大腸内視鏡はじめて日記

〜あらすじ〜
ひょんなことから大腸の内視鏡検査を受けることになった鬼谷は、腸を空っぽにするために薄味で少ない食べ物を食べていた……。


検査当日。9時に起床。
15時からの検査までに腸を完全にきれいにするため、食事の禁止はもちろん、起床直後から下剤の服用が義務付けられていた。

液体の下剤「サルプレップ」を使った。これをコップに120ml注いで10分かけて飲み、次に240mlの水(サルプレップの倍量)を20分かけて飲む。これを6回〜8回繰り返す。つまり3時間〜4時間、ちみちみと液体を飲み続けるだけの時間を過ごす。
その間ひたすら便意が催される。最初はゆるい便が出るが、やがてほぼ液体のものしか出なくなる。尻から出る尿みたいなものだ。しかも勢いがすごい。水圧でコピー用紙を切れそうだと感じた。
その尿みたいなものにも最初は便のカスが含まれていたのだが、3時間経ったころにようやく完全に透明の状態になった。これで検査を受けられるコンディションが整ったらしい。

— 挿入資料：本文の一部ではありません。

<file path="src/core/test_bias_cfg_defines.vh">
// Offsets, field positions, reset values and timing counts of the test and bias configuration.
`ifndef TEST_BIAS_CFG_DEFINES_VH
`define TEST_BIAS_CFG_DEFINES_VH

// Register indices and byte addresses.
`define TEST_SIGNAL_CONFIG_IDX 8'h02
`define REF_BIAS_CONFIG_IDX 8'h03
`define TEST_SIGNAL_CONFIG_ADDR 10'h008
`define REF_BIAS_CONFIG_ADDR 10'h00c
`define WB_ADDR_W 10

// Test signal configuration fields.
`define TSC_ONE_BIT 5
`define TSC_INT_SRC_BIT 4
`define TSC_AMP_BIT 2
`define TSC_RATE_LSB 0
`define TSC_RESET 8'h00
`define TSC_WRITE_MASK 8'h37

// Reference and bias configuration fields.
`define RBC_REFBUF_BIT 7
`define RBC_ONE_BIT 6
`define RBC_REFHI_BIT 5
`define RBC_MEAS_BIT 4
`define RBC_REFINT_BIT 3
`define RBC_BIASBUF_BIT 2
`define RBC_SENSE_BIT 1
`define RBC_STAT_BIT 0
`define RBC_RESET 8'h40
`define RBC_WRITE_MASK 8'hbe

// Calibration rate codes.
`define CAL_RATE_SLOW 2'h0
`define CAL_RATE_FAST 2'h1
`define CAL_RATE_UNUSED 2'h2
`define CAL_RATE_DC 2'h3

// Pulse generator divisor exponents; the output toggles at half the full period.
`define CAL_SLOW_EXP 21
`define CAL_FAST_EXP 20
`define CAL_CNT_W 21

// Channel input selector code that picks up the bias-drive measurement.
`define SEL_BIAS_MEAS 3'h2

`endif

</file>
<file path="src/core/cal_pulse_gen.v">
// Calibration square-wave generator built on a free-running divider.
`timescale 1ns/1ns
`default_nettype none
`include "test_bias_cfg_defines.vh"

module cal_pulse_gen
(
	input wire clk_i,
	input wire rst_i,
	input wire ce_i,
	input wire enable_i,
	input wire [1:0] rate_sel_i,
	output wire pulse_o
);

	reg [`CAL_CNT_W-1:0] div_ff;
	reg [`CAL_CNT_W-1:0] nxt_div;
	reg pulse_ff;
	reg nxt_pulse;

	// ----------------------------------------
	// Divider
	// ----------------------------------------
	// The counter runs freely; the selected bit is the square wave, so the full
	// period is exactly two to the chosen exponent clock cycles with ce_i high.
	always @*
	begin
		nxt_div = div_ff + {{(`CAL_CNT_W-1){1'b0}}, 1'b1};
		nxt_pulse = 1'b0;
		if (enable_i)
		begin
			case (rate_sel_i)
				`CAL_RATE_SLOW:
				begin
					nxt_pulse = nxt_div[`CAL_SLOW_EXP-1];
				end
				`CAL_RATE_FAST, `CAL_RATE_UNUSED:
				begin
					nxt_pulse = nxt_div[`CAL_FAST_EXP-1];
				end
				`CAL_RATE_DC:
				begin
					nxt_pulse = 1'b1;
				end
				default:
				begin
					nxt_pulse = 1'b0;
				end
			endcase
		end
	end

	always @(posedge clk_i)
	begin
		if (rst_i)
		begin
			div_ff <= {`CAL_CNT_W{1'b0}};
			pulse_ff <= 1'b0;
		end
		else if (ce_i)
		begin
			div_ff <= nxt_div;
			pulse_ff <= nxt_pulse;
		end
	end

	assign pulse_o = pulse_ff;

endmodule
`default_nettype wire

</file>
## src/rtl/adc_ctrl_pkg.sv

```systemverilog
package adc_ctrl_pkg;

  // divider select codes
  localparam logic [1:0] DIV_SEL_4  = 2'h0;
  localparam logic [1:0] DIV_SEL_6  = 2'h1;
  localparam logic [1:0] DIV_SEL_8  = 2'h2;
  localparam logic [1:0] DIV_SEL_12 = 2'h3;
  localparam logic [3:0] DIV_CNT_4  = 4'h3;
  localparam logic [3:0] DIV_CNT_6  = 4'h5;
  localparam logic [3:0] DIV_CNT_8  = 4'h7;
  localparam logic [3:0] DIV_CNT_12 = 4'hB;

  // conversion length in conversion clock periods
  localparam logic [4:0] CONV_PERIODS = 5'h10;

  // reset values
  localparam logic [2:0] CHAN_RST     = 3'h0;
  localparam logic [2:0] PINCFG_RST   = 3'h0;
  localparam logic [1:0] DIVSEL_RST   = 2'h0;
  localparam logic [7:0] RES_BYTE_RST = 8'h00;

  // result byte layout
  localparam int RES_HI_LSB = 4;
  localparam int RES_LO_POS = 4;

  typedef struct packed {
    logic [2:0] channel_select_field;
    logic [2:0] pin_analog_config_field;
    logic       start;
  } converter_control_reg_t;

  typedef struct packed {
    logic conv_clk_div_sel_hi;
    logic conv_clk_div_sel_lo;
  } converter_clock_select_reg_t;

  typedef struct packed {
    logic [7:0] result_high_byte;
    logic [7:0] result_low_byte;
  } result_t;

  typedef enum logic [1:0] {ST_IDLE, ST_RESET, ST_CONV, ST_DONE} conv_state_t;

endpackage
```

## src/rtl/adc_control_sequencer.sv

```systemverilog
// Operation
// - conversion clock is oscillator divided by 4, 6, 8 or 12 per divider code
// - only the selected channel's analog input reaches the converter
// - pin field enables analog pins growing from lowest; 000 none, 111 all
// - pin function changes at run time only by rewriting the pin field
// - direction register is ignored for pins assigned to analog input
// - pull-high is disconnected on analog pins and restored on ordinary I/O
// - pending flag undefined after channel change until start pulse, then high
// - a low-high-low start sequence begins a conversion
// - pending flag goes low on completion; result bytes then hold valid data
// - bits 11..4 in high byte, bits 3..0 in low byte bits 7..4
// - start held high keeps converter reset with pending flag high
// - conversion end raises the converter interrupt request
// - pin field all zero powers down the converter
`timescale 1ns/1ps
module adc_control_sequencer
  import adc_ctrl_pkg::*;
(
  // clock and reset
  input  wire logic                                     clk,
  input  wire logic                                     nrst,
  // control registers
  input  wire adc_ctrl_pkg::converter_control_reg_t     ctrl,
  input  wire adc_ctrl_pkg::converter_clock_select_reg_t clk_sel,
  // port b controls and pins
  input  wire logic [7:0]                               port_b_direction_reg,
  input  wire logic [7:0]                               pull_high_enable,
  // converter core and port b pin outputs
  input  wire logic [11:0]                              core_data,
  output logic [7:0]                                    analog_inputs_en,
  output logic [7:0]                                    port_b_dir_eff,
  output logic [7:0]                                    port_b_pull_en,
  output logic                                          conv_clk_en,
  output logic                                          core_reset,
  output logic                                          core_power_on,
  // status
  output logic                                          conversion_pending_flag,
  output adc_ctrl_pkg::result_t                         result,
  output logic                                          conv_irq
);
  import adc_ctrl_pkg::*;

  logic [3:0]  div_cnt_q;
  logic [3:0]  div_cnt_d;
  logic [3:0]  div_max;
  logic        tick_q;
  logic        tick_d;
  logic        start_q;
  logic        start_d;
  logic [2:0]  chan_q;
  logic [2:0]  chan_d;
  conv_state_t st_q;
  conv_state_t st_d;
  logic [4:0]  per_q;
  logic [4:0]  per_d;
  logic        pend_q;
  logic        pend_d;
  result_t     res_q;
  result_t     res_d;
  logic        irq_q;
  logic        irq_d;
  logic [7:0]  amask_d;
  logic [7:0]  sel_q;
  logic [7:0]  sel_d;
  logic [7:0]  dir_q;
  logic [7:0]  dir_d;
  logic [7:0]  pull_q;
  logic [7:0]  pull_d;
  logic        pwr_q;
  logic        pwr_d;
  logic        rst_q;
  logic        rst_d;

  // divider reload from the two select bits
  always_comb begin
    case ({clk_sel.conv_clk_div_sel_hi, clk_sel.conv_clk_div_sel_lo})
      DIV_SEL_4:  div_max = DIV_CNT_4;
      DIV_SEL_6:  div_max = DIV_CNT_6;
      DIV_SEL_8:  div_max = DIV_CNT_8;
      default:    div_max = DIV_CNT_12;
    endcase
  end

  always_comb begin
    tick_d    = 1'b0;
    div_cnt_d = div_cnt_q + 4'h1;
    if (div_cnt_q >= div_max) begin
      div_cnt_d = 4'h0;
      tick_d    = 1'b1;
    end
  end

  // pin sharing; recomputed every cycle so rewrites take effect on the next clock
  always_comb begin
    for (int i = 0; i < 8; i++) begin
      amask_d[i] = (ctrl.pin_analog_config_field != 3'h0) &&
                   (ctrl.pin_analog_config_field == 3'h7 ||
                    i < 32'(ctrl.pin_analog_config_field));
    end
    sel_d  = amask_d & (8'h01 << ctrl.channel_select_field);
    dir_d  = port_b_direction_reg | amask_d;
    pull_d = pull_high_enable & ~amask_d;
    pwr_d  = (ctrl.pin_analog_config_field != 3'h0);
  end

  // conversion sequencer
  always_comb begin
    st_d    = st_q;
    per_d   = per_q;
    pend_d  = pend_q;
    res_d   = res_q;
    irq_d   = 1'b0;
    start_d = ctrl.start;
    chan_d  = ctrl.channel_select_field;
    rst_d   = 1'b0;
    case (st_q)
      ST_IDLE, ST_DONE: begin
        if (ctrl.start && !start_q) begin
          st_d = ST_RESET;
        end
      end
      ST_RESET: begin
        pend_d = 1'b1;
        rst_d  = 1'b1;
        if (!ctrl.start) begin
          st_d  = ST_CONV;
          per_d = 5'h0;
          rst_d = 1'b0;
        end
      end
      ST_CONV: begin
        if (ctrl.start) begin
          st_d   = ST_RESET;
          rst_d  = 1'b1;
        end else if (tick_q) begin
          if (per_q == CONV_PERIODS - 5'h1) begin
            st_d   = ST_DONE;
            pend_d = 1'b0;
            irq_d  = 1'b1;
            res_d.result_high_byte = core_data[11:RES_HI_LSB];
            res_d.result_low_byte  = {core_data[3:0], 4'h0};
          end else begin
            per_d = per_q + 5'h1;
          end
        end
      end
      default: st_d = ST_IDLE;
    endcase
    // a channel change mid conversion wins over a completing tick, so no false end
    if (chan_q != ctrl.channel_select_field && st_q == ST_CONV) begin
      st_d   = ST_IDLE;
      pend_d = pend_q;
      irq_d  = 1'b0;
      res_d  = res_q;
    end
    if (!pwr_q) begin
      st_d = ST_IDLE;
    end
  end

  // divider state
  always_ff @(posedge clk or negedge nrst) begin
    if (!nrst) begin
      div_cnt_q <= 4'h0;
      tick_q    <= 1'b0;
    end else begin
      div_cnt_q <= div_cnt_d;
      tick_q    <= tick_d;
    end
  end

  // pin sharing state
  always_ff @(posedge clk or negedge nrst) begin
    if (!nrst) begin
      sel_q     <= 8'h00;
      dir_q     <= 8'h00;
      pull_q    <= 8'h00;
      pwr_q     <= 1'b0;
    end else begin
      sel_q     <= sel_d;
      dir_q     <= dir_d;
      pull_q    <= pull_d;
      pwr_q     <= pwr_d;
    end
  end

  // sequencer state; the core stays in reset while powered down
  always_ff @(posedge clk or negedge nrst) begin
    if (!nrst) begin
      start_q   <= 1'b0;
      chan_q    <= CHAN_RST;
      st_q      <= ST_IDLE;
      per_q     <= 5'h0;
      pend_q    <= 1'b1;
      res_q     <= '{result_high_byte: RES_BYTE_RST, result_low_byte: RES_BYTE_RST};
      irq_q     <= 1'b0;
      rst_q     <= 1'b1;
    end else begin
      start_q   <= start_d;
      chan_q    <= chan_d;
      st_q      <= st_d;
      per_q     <= per_d;
      pend_q    <= pend_d;
      res_q     <= res_d;
      irq_q     <= irq_d;
      rst_q     <= rst_d | ~pwr_d;
    end
  end

  assign analog_inputs_en        = sel_q;
  assign port_b_dir_eff          = dir_q;
  assign port_b_pull_en          = pull_q;
  assign conv_clk_en             = tick_q;
  assign core_reset              = rst_q;
  assign core_power_on           = pwr_q;
  assign conversion_pending_flag = pend_q;
  assign result                  = res_q;
  assign conv_irq                = irq_q;

endmodule

```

あとはひたすら、検査が終わるまで空腹との戦いである。
なんせ前日は少量の流動食しか食べられず、最後の食事からは18時間経っている。

正直、お腹が空きすぎてフラついていた。病院まで電車で行こうと思っていたが、ホームで転んだら死ぬと思ったので逆に自転車に乗っていくことにした。今思えば「逆に自転車」ってなんなんだろう。結果的に事故はなかったが、当時はその程度の思考しかできない状態だった。(病院からは「鎮静剤を使って頭をぼんやりさせるので、帰路の安全のため車や自転車では来ないでください」と言われていたが、それに関しては「帰りは乗らずに押していけば法的に歩行者扱いだから問題なし」と判断した)

結局、なんとか倒れずに病院まで辿り着いた。

促されるままに専用のパンツへ履き替え、横になる。
点滴や血圧測定の装置を取り付けられると、看護師が「お尻失礼します」と言って、専用パンツを縦に縫合している1本の糸を抜いた。これで丸出しスタンバイ状態である。

その後点滴の管から鎮静剤を投与され、「少しぼんやりしますよ〜」「先生が来ますよ〜」という看護師の言葉を最後に、私は眠った。先生が来たのは認識していないので、たぶんめちゃくちゃ早く寝落ちたんだと思う。寝ない人もいるらしい。

眠りながらも痛みを感じることは2回ぐらいあった気がするが、つらさは無かった。意識が戻った時にはすべて終わっていた。

意識が戻ったとは言えぼんやりしているので、起こしてくれた看護師に「僕寝ぼけて変なこと言ってませんでしたか」とか言って、再び寝てしまった。これがまさに寝ぼけた発言だった。

再度目を覚まし、さっきより少しはっきりした意識で「僕さっき『僕寝ぼけて変なこと言ってませんでしたか』とか言ってましたね」と、無駄に複雑な確認をして看護師を苦笑させた。この時点で検査終了から30分ほど経っていたらしい。

検査自体は20分ほどで終わったという。
この検査の目的は「腸で炎症が起きていないかを確認すること」だったが、20分しか経っていないなら問題なくサクサク進んだのかなと感じた。少し安心しながら看護師の案内を聞く。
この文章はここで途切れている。